[Stored items]
::::::::::
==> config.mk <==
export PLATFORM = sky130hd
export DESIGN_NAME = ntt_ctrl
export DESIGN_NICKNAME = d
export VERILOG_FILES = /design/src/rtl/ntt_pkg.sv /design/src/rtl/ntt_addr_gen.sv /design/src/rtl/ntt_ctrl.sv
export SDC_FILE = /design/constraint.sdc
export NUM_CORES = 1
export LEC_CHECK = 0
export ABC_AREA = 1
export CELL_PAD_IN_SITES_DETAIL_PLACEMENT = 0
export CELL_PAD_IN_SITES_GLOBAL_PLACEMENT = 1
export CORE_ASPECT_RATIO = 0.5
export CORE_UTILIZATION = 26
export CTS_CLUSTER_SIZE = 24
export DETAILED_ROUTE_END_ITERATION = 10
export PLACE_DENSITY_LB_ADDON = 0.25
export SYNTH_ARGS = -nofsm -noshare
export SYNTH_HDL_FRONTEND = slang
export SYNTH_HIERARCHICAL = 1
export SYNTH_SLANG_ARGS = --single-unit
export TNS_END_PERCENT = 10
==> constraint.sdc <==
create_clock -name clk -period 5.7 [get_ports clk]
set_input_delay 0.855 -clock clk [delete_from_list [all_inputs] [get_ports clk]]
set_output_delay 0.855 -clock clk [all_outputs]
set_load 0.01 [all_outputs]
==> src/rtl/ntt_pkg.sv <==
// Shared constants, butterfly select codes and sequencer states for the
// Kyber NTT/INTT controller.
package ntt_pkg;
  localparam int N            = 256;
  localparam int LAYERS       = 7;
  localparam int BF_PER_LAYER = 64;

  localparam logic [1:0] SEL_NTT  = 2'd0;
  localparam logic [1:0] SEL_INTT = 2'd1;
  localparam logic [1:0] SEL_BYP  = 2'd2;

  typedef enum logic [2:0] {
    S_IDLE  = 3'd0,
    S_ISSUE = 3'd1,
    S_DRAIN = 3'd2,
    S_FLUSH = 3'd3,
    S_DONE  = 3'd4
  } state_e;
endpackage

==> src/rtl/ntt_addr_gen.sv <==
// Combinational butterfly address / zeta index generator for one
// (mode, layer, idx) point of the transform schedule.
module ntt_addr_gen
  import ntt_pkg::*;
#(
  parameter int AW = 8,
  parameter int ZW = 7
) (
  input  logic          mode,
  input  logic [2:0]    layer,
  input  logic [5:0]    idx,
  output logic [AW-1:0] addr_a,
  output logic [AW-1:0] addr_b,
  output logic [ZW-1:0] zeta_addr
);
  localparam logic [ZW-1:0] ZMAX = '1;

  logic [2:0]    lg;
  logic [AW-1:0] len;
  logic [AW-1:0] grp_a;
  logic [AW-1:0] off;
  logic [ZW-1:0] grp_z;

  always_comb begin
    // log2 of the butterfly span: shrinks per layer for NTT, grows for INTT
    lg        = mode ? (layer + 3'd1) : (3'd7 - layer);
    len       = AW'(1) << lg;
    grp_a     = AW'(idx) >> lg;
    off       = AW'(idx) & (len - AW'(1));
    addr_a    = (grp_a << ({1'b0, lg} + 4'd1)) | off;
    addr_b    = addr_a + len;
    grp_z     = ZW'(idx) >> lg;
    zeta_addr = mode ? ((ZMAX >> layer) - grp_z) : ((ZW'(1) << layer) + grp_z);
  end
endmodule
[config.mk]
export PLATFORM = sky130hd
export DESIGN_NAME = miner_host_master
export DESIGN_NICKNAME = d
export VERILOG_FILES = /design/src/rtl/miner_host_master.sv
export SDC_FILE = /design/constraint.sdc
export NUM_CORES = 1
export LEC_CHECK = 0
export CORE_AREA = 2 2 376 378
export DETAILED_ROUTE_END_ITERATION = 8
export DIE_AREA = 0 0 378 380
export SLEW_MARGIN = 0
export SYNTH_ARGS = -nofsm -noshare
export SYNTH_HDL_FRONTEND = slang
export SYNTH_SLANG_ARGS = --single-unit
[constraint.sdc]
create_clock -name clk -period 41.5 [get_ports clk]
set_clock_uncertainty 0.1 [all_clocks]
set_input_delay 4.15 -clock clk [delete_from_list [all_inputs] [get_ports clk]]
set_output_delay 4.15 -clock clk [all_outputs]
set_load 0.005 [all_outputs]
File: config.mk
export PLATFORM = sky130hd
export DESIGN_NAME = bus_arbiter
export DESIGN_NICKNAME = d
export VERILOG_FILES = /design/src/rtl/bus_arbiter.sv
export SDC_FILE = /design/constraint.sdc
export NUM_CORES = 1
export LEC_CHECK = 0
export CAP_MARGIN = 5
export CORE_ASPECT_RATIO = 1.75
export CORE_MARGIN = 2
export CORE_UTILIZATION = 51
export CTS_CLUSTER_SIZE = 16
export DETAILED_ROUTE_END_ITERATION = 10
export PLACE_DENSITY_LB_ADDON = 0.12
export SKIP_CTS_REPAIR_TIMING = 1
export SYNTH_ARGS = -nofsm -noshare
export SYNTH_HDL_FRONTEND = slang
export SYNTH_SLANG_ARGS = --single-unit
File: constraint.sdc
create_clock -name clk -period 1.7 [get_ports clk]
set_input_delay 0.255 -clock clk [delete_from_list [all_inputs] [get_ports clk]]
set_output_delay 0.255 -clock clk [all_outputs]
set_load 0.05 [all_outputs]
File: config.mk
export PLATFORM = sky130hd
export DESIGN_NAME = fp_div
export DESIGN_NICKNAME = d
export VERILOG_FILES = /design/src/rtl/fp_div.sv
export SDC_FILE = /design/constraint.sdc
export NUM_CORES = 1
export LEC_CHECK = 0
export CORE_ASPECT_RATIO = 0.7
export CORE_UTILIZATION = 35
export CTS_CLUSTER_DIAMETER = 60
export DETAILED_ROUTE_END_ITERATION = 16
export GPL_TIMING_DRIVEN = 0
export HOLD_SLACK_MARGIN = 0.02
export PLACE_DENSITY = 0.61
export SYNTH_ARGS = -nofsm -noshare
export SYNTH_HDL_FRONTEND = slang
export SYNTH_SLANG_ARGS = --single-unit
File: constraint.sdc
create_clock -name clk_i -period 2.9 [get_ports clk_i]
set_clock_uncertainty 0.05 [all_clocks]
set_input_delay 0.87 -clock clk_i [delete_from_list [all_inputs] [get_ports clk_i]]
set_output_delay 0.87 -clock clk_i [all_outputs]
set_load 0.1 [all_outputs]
::::::::::
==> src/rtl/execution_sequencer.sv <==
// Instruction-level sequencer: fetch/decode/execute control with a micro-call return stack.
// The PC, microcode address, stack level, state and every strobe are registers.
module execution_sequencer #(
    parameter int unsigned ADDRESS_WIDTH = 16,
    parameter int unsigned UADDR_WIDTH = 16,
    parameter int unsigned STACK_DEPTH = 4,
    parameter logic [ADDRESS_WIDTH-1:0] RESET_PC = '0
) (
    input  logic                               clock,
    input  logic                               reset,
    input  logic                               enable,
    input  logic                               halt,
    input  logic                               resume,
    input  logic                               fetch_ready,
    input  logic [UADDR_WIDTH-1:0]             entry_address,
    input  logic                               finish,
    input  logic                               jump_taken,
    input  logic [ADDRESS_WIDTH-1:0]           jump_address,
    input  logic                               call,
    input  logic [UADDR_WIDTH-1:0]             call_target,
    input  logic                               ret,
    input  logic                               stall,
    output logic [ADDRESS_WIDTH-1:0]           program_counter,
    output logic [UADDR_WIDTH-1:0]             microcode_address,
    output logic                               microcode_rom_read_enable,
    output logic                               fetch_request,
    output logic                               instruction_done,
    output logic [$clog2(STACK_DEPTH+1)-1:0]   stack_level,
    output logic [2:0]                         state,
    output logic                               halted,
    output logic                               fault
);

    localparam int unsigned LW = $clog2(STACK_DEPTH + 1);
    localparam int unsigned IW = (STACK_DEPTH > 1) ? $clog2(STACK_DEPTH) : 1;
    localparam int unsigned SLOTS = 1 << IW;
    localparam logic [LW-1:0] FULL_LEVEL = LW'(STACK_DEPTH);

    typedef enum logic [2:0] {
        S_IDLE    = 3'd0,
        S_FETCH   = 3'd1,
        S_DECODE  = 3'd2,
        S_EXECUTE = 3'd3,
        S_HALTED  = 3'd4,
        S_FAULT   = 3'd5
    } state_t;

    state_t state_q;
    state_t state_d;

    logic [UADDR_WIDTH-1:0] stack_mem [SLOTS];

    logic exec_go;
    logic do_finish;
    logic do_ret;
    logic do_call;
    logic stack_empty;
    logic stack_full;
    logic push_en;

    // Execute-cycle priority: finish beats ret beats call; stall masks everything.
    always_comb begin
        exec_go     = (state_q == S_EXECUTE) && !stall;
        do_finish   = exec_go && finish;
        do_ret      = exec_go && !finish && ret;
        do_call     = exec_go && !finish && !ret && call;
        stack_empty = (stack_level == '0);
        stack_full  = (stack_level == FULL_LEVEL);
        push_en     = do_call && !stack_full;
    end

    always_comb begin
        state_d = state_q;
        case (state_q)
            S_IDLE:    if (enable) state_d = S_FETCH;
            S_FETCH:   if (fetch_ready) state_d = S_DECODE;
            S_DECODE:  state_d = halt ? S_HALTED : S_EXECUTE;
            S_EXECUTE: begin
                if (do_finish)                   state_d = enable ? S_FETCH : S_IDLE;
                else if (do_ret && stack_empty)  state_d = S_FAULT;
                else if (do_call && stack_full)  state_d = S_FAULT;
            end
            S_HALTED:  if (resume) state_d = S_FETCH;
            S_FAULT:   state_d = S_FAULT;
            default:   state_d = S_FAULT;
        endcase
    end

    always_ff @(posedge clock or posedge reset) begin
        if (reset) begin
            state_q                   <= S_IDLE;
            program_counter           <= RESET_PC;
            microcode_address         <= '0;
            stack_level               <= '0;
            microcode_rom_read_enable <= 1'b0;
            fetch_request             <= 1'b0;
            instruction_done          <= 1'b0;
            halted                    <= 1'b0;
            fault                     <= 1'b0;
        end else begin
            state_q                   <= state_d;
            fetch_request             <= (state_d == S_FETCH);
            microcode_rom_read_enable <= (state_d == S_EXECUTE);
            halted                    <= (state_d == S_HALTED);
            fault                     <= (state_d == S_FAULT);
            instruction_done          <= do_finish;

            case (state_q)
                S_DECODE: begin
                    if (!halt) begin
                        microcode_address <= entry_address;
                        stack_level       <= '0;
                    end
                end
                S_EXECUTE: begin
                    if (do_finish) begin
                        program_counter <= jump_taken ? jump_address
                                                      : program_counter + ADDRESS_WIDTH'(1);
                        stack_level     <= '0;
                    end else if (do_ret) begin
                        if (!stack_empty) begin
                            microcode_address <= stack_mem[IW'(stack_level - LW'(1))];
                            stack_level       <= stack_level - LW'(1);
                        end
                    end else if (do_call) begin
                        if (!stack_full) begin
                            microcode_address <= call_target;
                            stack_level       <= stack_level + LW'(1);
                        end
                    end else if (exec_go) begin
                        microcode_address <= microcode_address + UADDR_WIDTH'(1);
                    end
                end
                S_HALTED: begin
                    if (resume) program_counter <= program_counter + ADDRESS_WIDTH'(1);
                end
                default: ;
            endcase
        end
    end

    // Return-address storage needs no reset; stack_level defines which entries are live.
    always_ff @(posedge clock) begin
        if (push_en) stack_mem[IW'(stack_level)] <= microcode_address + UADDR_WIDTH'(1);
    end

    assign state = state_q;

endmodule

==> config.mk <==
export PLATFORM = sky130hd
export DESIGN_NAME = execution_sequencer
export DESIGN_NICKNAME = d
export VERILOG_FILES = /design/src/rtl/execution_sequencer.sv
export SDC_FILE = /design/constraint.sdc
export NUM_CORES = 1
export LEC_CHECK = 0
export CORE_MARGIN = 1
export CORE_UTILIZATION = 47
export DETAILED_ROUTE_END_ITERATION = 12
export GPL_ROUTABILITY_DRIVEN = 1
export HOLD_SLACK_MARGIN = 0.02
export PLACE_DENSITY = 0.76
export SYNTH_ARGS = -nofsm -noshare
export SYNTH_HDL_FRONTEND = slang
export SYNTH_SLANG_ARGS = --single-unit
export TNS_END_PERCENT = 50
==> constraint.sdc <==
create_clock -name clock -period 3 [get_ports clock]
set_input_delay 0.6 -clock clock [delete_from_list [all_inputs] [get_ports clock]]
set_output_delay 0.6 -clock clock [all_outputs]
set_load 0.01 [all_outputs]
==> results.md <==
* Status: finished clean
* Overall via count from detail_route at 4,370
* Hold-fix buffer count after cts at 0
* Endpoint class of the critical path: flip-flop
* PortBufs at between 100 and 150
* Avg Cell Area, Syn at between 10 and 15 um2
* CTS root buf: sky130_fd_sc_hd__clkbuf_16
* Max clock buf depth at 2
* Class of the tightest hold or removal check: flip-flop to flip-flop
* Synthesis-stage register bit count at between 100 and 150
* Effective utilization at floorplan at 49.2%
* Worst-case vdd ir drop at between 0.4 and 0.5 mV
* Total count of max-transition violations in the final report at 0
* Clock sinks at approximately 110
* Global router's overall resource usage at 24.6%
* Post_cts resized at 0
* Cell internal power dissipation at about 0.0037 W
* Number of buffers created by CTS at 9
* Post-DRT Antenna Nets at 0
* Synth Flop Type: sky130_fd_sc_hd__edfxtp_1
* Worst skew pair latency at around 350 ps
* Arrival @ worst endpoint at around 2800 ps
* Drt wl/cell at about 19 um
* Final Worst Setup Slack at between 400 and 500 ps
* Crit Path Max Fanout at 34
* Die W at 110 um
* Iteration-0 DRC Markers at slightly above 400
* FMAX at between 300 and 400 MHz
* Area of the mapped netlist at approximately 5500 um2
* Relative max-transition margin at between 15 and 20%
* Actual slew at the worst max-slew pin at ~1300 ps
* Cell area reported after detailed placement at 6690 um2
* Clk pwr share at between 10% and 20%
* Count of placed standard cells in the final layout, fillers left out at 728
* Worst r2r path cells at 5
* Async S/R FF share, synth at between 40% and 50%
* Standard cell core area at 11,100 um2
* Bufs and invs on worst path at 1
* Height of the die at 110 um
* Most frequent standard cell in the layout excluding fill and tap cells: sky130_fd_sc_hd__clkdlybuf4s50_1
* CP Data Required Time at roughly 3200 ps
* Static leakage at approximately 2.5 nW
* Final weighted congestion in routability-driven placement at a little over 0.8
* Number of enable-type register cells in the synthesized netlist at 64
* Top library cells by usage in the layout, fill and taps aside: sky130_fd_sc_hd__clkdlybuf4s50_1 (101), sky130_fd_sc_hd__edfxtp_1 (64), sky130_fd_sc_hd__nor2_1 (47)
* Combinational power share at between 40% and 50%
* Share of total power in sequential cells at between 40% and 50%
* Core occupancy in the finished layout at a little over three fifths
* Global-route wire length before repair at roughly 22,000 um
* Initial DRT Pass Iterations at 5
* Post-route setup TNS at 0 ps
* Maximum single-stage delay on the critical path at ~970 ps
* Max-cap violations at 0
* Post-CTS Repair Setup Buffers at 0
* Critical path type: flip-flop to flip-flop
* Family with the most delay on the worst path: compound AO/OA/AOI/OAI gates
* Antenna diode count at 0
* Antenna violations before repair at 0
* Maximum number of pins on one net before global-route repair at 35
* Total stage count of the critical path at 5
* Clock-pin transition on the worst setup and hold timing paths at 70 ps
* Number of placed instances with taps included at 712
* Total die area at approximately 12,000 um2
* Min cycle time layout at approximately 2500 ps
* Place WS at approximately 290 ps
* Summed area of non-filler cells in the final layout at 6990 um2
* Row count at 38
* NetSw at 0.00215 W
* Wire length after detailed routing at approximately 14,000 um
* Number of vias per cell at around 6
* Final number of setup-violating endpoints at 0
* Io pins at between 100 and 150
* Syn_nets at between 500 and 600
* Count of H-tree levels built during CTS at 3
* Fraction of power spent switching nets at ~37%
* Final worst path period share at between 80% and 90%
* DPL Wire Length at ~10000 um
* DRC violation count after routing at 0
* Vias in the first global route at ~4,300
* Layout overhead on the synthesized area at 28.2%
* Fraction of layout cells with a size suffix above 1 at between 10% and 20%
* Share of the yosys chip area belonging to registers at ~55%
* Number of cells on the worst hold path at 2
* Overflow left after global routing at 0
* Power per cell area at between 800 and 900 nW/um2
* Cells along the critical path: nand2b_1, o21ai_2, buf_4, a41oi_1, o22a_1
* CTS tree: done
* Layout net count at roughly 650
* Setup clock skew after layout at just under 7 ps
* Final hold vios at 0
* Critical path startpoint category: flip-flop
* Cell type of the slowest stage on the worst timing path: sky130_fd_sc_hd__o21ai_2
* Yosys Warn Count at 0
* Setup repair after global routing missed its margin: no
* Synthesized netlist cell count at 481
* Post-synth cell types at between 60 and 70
::::::::::
What is required »
All lines above containing the string "routing": copy each one.

Result of this task »
* Wire length after detailed routing at approximately 14,000 um
* DRC violation count after routing at 0
* Overflow left after global routing at 0
* Setup repair after global routing missed its margin: no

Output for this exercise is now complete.